> _Task brief_:
Output only the lines from the start of the entries through the line holding "clock buffer | 5 | 68.82". Each line must match the original exactly.

[[ Entries shown, beginning ]]

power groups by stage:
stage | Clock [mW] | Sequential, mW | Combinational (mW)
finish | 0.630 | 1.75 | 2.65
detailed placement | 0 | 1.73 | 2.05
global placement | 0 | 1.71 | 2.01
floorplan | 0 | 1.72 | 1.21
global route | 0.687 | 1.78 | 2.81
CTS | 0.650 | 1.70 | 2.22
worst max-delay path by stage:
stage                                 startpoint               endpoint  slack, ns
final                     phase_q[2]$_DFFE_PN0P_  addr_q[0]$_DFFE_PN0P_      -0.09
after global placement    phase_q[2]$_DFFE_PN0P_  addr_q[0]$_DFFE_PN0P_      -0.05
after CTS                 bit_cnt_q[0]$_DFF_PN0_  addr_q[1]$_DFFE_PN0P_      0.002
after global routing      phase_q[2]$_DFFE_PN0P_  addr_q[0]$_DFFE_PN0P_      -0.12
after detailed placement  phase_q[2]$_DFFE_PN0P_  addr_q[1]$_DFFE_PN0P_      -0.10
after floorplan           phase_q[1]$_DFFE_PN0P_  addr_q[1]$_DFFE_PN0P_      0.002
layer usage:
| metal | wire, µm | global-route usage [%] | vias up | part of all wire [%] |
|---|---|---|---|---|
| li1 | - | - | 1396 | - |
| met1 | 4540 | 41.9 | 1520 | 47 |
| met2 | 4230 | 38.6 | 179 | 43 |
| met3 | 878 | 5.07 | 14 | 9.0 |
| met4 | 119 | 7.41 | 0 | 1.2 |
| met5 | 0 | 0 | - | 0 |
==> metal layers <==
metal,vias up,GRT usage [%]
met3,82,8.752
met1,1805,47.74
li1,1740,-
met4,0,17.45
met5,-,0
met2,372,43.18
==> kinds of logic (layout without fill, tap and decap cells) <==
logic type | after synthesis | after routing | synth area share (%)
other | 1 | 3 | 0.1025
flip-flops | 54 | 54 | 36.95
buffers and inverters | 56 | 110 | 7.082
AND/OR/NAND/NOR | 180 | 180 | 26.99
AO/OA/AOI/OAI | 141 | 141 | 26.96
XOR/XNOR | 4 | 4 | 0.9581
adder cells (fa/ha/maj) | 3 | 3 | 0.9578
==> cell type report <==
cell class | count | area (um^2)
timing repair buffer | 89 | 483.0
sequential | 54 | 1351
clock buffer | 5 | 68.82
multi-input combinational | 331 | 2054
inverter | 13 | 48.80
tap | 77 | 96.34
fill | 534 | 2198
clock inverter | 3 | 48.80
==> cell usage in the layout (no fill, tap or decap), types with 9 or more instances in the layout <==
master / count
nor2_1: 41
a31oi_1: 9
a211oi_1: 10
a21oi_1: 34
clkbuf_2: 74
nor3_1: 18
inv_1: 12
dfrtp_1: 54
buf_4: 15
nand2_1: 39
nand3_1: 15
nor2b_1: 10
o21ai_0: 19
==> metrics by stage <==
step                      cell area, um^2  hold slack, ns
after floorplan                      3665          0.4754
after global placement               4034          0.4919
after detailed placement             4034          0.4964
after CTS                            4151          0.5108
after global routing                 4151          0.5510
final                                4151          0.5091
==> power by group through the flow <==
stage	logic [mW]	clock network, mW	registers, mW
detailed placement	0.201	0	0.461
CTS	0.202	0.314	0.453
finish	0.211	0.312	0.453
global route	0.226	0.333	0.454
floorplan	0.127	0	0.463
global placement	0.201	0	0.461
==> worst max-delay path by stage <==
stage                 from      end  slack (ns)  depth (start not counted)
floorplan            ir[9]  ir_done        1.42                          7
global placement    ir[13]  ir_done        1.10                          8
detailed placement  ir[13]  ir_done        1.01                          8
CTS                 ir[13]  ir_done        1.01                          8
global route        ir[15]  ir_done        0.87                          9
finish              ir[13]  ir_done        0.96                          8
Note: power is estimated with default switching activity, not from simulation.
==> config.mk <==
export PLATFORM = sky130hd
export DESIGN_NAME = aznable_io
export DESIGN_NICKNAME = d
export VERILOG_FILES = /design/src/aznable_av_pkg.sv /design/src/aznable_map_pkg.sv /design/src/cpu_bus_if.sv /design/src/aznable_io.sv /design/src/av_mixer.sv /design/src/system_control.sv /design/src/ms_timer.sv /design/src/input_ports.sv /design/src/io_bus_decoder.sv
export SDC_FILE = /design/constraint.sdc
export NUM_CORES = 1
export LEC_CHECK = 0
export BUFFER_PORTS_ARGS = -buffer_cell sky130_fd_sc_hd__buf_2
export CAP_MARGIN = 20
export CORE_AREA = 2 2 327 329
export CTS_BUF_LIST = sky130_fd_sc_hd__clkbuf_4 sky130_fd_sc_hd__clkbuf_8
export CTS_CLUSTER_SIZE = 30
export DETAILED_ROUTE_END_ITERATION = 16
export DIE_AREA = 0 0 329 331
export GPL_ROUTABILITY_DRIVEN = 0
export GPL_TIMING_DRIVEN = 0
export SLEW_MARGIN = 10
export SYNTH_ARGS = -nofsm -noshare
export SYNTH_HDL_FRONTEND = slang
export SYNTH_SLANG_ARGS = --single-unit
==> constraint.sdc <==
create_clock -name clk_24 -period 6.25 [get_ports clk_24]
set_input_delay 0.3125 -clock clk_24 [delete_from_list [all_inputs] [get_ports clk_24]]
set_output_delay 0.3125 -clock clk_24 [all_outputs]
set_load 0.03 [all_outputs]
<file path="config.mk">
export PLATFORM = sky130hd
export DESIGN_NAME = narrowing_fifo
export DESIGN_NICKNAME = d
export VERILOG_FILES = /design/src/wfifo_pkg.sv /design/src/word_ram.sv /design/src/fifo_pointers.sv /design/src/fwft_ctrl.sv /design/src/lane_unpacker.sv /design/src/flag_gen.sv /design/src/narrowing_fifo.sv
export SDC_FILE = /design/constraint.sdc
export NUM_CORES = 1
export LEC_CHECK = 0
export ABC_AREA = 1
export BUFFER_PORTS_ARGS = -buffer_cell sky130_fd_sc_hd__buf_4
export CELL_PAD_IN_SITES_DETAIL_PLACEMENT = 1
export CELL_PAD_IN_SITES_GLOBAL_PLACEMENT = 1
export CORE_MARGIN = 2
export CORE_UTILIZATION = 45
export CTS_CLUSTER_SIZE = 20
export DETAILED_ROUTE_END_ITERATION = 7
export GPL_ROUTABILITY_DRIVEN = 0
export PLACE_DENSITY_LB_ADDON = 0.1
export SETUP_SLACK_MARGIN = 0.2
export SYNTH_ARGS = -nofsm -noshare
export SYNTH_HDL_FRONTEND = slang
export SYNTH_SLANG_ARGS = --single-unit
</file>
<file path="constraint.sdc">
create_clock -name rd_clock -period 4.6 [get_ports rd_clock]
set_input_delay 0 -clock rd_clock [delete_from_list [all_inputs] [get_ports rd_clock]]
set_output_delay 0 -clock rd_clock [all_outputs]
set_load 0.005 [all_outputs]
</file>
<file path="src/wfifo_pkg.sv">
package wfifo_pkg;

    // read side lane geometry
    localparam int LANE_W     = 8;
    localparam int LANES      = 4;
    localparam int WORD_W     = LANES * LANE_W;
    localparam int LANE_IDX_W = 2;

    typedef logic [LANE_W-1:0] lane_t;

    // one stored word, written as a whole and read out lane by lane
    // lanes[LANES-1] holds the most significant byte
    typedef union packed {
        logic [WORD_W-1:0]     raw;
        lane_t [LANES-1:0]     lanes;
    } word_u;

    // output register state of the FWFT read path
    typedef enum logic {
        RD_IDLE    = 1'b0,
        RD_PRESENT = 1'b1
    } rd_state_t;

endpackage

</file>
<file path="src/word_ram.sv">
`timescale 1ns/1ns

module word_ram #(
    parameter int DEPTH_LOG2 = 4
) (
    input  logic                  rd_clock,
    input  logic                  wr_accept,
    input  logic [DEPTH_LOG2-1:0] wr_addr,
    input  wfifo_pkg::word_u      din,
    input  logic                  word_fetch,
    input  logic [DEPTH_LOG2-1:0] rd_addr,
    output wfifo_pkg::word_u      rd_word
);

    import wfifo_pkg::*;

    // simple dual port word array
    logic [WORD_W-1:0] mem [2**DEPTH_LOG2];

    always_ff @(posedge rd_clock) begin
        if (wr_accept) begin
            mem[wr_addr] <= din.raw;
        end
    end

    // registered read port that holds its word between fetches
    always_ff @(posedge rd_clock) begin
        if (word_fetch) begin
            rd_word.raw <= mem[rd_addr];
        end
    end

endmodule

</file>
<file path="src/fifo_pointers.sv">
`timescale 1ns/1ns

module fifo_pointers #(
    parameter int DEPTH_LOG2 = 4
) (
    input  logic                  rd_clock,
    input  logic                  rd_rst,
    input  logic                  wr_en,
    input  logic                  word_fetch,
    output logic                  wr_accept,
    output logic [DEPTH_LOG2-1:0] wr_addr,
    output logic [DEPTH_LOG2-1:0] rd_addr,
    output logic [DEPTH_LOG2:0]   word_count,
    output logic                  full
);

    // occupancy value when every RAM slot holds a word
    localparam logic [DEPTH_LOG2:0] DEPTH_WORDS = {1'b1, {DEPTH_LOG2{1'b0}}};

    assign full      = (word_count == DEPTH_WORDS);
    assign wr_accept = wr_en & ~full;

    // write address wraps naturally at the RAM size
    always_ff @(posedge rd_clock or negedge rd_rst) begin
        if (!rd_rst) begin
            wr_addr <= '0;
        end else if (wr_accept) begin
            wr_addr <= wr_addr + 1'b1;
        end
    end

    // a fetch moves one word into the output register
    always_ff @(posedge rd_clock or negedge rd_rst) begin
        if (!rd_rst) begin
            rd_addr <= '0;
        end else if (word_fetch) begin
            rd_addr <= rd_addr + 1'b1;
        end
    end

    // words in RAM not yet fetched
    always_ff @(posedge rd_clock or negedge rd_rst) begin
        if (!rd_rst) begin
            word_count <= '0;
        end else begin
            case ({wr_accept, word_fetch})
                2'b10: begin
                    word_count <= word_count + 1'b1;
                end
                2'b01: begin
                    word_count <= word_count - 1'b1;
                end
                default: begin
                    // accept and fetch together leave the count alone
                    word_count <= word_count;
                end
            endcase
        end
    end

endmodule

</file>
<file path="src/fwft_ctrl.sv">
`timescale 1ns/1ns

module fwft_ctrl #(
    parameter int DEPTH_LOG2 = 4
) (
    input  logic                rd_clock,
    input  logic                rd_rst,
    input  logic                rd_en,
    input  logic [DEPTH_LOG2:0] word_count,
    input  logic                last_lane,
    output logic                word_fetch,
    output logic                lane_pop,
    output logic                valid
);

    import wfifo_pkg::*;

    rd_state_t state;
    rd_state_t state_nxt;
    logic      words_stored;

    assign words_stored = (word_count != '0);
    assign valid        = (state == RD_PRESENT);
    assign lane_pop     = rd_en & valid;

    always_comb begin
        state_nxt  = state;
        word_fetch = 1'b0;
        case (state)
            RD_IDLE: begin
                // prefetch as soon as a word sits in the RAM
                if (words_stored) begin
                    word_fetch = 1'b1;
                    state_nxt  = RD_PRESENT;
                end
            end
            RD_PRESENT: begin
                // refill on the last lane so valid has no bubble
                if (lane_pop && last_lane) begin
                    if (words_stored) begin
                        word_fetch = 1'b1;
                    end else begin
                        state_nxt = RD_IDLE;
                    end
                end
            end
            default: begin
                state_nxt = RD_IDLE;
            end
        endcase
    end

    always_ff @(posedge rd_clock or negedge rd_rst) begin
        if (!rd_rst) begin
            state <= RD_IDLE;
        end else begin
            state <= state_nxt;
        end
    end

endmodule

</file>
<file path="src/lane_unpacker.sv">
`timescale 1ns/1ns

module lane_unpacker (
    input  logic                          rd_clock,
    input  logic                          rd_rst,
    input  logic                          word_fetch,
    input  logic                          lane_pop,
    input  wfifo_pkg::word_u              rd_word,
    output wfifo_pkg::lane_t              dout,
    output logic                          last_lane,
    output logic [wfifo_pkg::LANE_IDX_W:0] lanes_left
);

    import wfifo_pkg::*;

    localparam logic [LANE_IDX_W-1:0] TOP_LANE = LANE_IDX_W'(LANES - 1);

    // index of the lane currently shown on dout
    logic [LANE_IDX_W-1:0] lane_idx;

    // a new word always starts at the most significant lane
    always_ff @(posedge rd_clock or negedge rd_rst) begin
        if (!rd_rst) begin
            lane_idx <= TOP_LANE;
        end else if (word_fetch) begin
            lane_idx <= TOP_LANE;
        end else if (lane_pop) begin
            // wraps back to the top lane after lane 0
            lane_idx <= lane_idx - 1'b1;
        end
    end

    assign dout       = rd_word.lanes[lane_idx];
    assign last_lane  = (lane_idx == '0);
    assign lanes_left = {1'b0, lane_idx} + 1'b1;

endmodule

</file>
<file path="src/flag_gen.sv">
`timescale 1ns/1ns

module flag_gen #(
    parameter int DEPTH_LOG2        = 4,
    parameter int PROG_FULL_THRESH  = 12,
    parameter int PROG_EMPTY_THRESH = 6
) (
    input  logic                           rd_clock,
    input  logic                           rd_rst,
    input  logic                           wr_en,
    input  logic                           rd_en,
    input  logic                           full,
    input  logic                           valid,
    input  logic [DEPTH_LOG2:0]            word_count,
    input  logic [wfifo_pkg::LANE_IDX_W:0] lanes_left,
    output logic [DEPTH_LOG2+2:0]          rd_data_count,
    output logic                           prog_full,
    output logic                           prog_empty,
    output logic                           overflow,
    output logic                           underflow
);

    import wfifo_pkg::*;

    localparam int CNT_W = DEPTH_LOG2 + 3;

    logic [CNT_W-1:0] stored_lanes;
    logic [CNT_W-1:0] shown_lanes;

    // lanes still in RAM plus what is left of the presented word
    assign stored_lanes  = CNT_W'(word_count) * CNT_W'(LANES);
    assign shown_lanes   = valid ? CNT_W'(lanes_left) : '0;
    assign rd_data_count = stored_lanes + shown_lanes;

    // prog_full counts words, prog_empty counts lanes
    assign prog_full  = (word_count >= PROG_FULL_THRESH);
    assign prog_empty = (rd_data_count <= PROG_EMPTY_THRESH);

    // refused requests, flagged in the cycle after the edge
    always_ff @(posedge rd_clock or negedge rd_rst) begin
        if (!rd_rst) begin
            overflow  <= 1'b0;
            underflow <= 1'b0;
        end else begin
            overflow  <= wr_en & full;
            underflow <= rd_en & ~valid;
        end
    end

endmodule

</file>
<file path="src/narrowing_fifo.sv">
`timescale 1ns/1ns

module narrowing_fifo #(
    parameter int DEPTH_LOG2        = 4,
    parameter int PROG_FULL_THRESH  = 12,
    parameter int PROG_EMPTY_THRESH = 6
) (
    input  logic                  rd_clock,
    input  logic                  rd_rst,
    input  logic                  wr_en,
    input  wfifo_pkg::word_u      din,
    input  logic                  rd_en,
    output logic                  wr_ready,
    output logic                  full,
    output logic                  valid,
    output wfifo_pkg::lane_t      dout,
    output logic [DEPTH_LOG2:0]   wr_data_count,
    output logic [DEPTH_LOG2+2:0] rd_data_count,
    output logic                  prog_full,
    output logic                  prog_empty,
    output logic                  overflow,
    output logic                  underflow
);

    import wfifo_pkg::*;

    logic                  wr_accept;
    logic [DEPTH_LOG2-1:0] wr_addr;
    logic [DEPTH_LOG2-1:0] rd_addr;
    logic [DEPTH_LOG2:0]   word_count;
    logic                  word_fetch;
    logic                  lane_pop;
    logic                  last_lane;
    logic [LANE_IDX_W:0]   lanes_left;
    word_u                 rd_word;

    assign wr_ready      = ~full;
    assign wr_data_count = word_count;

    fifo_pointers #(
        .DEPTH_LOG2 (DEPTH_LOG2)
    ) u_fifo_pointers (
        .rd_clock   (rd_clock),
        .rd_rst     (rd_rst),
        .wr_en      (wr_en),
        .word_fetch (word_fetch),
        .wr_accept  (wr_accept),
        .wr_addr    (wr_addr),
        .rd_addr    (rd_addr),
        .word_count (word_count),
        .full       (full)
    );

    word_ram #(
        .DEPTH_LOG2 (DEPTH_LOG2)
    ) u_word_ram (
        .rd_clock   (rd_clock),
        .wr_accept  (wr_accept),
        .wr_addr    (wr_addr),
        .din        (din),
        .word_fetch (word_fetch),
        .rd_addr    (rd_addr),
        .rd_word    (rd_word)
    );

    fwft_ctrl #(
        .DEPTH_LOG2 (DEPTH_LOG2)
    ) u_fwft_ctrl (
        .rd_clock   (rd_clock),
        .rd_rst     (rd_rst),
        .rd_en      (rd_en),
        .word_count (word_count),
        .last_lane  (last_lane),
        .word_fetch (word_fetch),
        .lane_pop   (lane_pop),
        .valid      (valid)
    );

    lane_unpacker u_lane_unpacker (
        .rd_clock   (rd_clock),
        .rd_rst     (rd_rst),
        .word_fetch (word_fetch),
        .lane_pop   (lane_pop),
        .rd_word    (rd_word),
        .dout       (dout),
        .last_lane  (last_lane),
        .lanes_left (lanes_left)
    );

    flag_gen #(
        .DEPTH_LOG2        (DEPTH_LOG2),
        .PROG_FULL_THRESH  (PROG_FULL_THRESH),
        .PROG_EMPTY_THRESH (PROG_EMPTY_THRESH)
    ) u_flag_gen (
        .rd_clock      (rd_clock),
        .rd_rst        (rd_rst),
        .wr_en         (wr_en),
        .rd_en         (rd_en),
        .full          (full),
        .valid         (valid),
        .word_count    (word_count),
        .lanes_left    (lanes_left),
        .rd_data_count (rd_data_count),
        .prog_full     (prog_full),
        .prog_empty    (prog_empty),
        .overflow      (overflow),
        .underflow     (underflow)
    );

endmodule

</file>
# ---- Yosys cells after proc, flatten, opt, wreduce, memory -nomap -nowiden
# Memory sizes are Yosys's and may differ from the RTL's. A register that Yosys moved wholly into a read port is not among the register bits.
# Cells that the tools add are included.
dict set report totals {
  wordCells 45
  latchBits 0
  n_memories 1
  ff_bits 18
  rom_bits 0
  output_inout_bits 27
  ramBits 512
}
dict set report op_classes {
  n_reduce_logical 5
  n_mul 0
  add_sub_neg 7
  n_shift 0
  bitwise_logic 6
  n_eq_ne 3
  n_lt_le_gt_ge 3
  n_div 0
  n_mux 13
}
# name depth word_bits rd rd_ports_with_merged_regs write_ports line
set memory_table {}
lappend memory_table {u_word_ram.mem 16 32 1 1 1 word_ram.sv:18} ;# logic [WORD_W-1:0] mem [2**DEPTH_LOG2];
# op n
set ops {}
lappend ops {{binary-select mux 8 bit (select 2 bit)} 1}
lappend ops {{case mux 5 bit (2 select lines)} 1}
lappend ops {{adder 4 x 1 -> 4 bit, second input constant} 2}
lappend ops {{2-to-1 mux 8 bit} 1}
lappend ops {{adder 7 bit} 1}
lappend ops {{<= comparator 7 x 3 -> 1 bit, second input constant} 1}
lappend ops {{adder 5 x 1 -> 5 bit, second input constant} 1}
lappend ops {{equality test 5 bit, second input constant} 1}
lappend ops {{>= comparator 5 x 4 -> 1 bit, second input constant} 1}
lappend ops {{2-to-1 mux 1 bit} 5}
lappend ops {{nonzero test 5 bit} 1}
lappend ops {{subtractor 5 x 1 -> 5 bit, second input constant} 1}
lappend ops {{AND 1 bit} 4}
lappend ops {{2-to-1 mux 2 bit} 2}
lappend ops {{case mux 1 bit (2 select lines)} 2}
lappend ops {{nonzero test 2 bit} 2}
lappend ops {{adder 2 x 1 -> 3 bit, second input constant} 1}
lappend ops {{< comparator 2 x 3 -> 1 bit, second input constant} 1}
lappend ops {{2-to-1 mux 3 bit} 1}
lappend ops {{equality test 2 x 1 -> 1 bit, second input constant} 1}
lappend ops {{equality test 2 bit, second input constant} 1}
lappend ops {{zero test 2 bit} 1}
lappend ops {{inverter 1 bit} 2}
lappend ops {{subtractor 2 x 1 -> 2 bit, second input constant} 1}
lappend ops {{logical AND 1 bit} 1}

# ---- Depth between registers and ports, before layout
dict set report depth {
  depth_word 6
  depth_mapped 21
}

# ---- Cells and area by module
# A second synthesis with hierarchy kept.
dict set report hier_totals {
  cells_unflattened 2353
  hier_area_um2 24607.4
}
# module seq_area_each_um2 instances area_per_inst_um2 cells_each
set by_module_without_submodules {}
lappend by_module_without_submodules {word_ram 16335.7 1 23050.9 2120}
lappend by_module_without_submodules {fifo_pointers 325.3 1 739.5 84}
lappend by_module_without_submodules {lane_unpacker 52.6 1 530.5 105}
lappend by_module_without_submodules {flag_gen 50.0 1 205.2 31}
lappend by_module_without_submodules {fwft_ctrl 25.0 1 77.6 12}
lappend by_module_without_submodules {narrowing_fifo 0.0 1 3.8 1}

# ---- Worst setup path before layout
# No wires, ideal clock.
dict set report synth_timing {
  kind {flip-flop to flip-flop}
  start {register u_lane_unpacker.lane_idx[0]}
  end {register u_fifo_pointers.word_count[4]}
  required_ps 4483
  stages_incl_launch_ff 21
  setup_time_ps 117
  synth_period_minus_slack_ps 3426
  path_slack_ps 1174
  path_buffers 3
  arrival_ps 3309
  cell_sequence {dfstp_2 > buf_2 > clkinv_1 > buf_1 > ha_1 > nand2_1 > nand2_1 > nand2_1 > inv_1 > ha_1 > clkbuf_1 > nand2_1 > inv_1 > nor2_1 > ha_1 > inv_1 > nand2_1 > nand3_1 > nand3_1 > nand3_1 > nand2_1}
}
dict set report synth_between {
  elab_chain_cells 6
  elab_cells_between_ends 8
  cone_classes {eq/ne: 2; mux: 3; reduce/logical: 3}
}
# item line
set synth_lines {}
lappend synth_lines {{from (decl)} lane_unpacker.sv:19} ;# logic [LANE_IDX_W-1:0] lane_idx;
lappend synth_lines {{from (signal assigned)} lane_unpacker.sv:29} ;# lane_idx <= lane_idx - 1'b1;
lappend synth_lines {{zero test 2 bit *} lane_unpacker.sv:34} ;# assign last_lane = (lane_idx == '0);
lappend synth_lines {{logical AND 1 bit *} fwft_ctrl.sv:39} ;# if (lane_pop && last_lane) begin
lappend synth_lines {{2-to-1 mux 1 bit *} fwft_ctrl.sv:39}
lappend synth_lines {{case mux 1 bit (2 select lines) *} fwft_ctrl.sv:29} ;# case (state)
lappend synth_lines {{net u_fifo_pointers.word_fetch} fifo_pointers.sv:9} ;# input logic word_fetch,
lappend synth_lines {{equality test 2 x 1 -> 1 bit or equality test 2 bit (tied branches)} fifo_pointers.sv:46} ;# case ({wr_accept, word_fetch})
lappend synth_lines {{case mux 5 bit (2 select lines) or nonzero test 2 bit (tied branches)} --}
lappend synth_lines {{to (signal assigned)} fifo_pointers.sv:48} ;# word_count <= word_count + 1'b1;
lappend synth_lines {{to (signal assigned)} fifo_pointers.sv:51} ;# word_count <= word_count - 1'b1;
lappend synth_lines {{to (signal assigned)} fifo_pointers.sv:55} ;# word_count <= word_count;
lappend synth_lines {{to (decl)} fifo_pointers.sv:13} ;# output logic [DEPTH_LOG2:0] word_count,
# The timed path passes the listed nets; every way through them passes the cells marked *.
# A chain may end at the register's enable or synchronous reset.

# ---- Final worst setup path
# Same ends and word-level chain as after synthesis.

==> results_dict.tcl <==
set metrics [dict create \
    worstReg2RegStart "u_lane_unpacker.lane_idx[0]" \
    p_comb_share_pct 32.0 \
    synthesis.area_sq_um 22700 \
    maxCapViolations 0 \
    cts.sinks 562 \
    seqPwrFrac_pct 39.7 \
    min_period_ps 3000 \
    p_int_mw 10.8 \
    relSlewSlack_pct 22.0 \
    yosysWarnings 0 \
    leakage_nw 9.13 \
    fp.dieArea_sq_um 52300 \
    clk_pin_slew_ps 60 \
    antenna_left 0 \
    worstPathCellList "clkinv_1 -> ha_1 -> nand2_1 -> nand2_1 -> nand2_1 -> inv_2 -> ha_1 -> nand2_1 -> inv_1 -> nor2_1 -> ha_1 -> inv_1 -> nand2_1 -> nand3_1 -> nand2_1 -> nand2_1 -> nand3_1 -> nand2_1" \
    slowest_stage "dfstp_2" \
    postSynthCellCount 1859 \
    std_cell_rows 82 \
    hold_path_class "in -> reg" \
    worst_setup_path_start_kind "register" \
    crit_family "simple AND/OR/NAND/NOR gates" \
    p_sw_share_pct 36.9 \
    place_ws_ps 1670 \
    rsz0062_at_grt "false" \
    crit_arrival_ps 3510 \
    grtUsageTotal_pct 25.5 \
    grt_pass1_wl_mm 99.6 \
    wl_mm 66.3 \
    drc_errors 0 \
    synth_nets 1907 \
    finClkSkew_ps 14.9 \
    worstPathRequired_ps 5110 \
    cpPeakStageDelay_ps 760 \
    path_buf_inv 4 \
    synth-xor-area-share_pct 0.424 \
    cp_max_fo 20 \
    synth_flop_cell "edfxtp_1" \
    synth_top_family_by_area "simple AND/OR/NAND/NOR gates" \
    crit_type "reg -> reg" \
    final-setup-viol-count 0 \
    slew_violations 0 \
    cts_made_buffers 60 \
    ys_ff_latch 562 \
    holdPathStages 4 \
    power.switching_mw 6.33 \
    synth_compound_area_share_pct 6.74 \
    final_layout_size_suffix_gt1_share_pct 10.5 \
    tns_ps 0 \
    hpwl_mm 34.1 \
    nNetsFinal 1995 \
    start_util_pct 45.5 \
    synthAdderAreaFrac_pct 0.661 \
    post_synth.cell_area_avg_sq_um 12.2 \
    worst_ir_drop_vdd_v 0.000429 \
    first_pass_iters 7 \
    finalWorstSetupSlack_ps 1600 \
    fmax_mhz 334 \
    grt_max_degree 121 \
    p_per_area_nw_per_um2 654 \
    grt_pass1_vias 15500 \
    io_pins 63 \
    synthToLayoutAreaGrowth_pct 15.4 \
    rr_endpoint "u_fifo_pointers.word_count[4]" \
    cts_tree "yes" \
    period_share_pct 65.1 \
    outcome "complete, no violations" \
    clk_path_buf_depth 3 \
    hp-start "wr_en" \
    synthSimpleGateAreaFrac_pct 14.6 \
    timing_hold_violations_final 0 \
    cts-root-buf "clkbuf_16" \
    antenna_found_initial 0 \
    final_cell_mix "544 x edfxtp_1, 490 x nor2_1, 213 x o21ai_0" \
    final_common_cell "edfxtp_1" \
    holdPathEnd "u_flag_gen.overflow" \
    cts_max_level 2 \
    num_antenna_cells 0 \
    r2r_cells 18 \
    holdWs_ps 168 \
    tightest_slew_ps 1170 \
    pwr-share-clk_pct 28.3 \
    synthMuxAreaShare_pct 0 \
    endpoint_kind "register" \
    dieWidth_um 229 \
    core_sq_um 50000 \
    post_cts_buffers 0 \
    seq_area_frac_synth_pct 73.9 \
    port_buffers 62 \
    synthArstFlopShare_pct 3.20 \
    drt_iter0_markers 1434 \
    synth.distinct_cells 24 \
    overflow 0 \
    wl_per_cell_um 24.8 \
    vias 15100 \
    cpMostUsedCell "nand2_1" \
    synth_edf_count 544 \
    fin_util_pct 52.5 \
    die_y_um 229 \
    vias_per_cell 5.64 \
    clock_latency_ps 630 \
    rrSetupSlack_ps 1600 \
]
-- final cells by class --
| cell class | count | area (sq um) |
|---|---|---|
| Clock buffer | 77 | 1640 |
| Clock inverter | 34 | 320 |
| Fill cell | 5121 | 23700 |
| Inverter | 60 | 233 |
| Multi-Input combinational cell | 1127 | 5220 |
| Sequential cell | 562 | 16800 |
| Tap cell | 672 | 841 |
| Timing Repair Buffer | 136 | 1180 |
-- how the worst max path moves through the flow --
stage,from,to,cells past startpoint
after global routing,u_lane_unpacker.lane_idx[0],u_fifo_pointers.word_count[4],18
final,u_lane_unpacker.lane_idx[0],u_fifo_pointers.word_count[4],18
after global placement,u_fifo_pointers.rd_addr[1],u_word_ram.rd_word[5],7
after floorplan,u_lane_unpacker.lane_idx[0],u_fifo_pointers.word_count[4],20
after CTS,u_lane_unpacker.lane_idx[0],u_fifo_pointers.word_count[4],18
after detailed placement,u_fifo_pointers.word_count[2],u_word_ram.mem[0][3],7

[[ Entries shown, end ]]

> _Output of the exercise_:
power groups by stage:
stage | Clock [mW] | Sequential, mW | Combinational (mW)
finish | 0.630 | 1.75 | 2.65
detailed placement | 0 | 1.73 | 2.05
global placement | 0 | 1.71 | 2.01
floorplan | 0 | 1.72 | 1.21
global route | 0.687 | 1.78 | 2.81
CTS | 0.650 | 1.70 | 2.22
worst max-delay path by stage:
stage                                 startpoint               endpoint  slack, ns
final                     phase_q[2]$_DFFE_PN0P_  addr_q[0]$_DFFE_PN0P_      -0.09
after global placement    phase_q[2]$_DFFE_PN0P_  addr_q[0]$_DFFE_PN0P_      -0.05
after CTS                 bit_cnt_q[0]$_DFF_PN0_  addr_q[1]$_DFFE_PN0P_      0.002
after global routing      phase_q[2]$_DFFE_PN0P_  addr_q[0]$_DFFE_PN0P_      -0.12
after detailed placement  phase_q[2]$_DFFE_PN0P_  addr_q[1]$_DFFE_PN0P_      -0.10
after floorplan           phase_q[1]$_DFFE_PN0P_  addr_q[1]$_DFFE_PN0P_      0.002
layer usage:
| metal | wire, µm | global-route usage [%] | vias up | part of all wire [%] |
|---|---|---|---|---|
| li1 | - | - | 1396 | - |
| met1 | 4540 | 41.9 | 1520 | 47 |
| met2 | 4230 | 38.6 | 179 | 43 |
| met3 | 878 | 5.07 | 14 | 9.0 |
| met4 | 119 | 7.41 | 0 | 1.2 |
| met5 | 0 | 0 | - | 0 |
==> metal layers <==
metal,vias up,GRT usage [%]
met3,82,8.752
met1,1805,47.74
li1,1740,-
met4,0,17.45
met5,-,0
met2,372,43.18
==> kinds of logic (layout without fill, tap and decap cells) <==
logic type | after synthesis | after routing | synth area share (%)
other | 1 | 3 | 0.1025
flip-flops | 54 | 54 | 36.95
buffers and inverters | 56 | 110 | 7.082
AND/OR/NAND/NOR | 180 | 180 | 26.99
AO/OA/AOI/OAI | 141 | 141 | 26.96
XOR/XNOR | 4 | 4 | 0.9581
adder cells (fa/ha/maj) | 3 | 3 | 0.9578
==> cell type report <==
cell class | count | area (um^2)
timing repair buffer | 89 | 483.0
sequential | 54 | 1351
clock buffer | 5 | 68.82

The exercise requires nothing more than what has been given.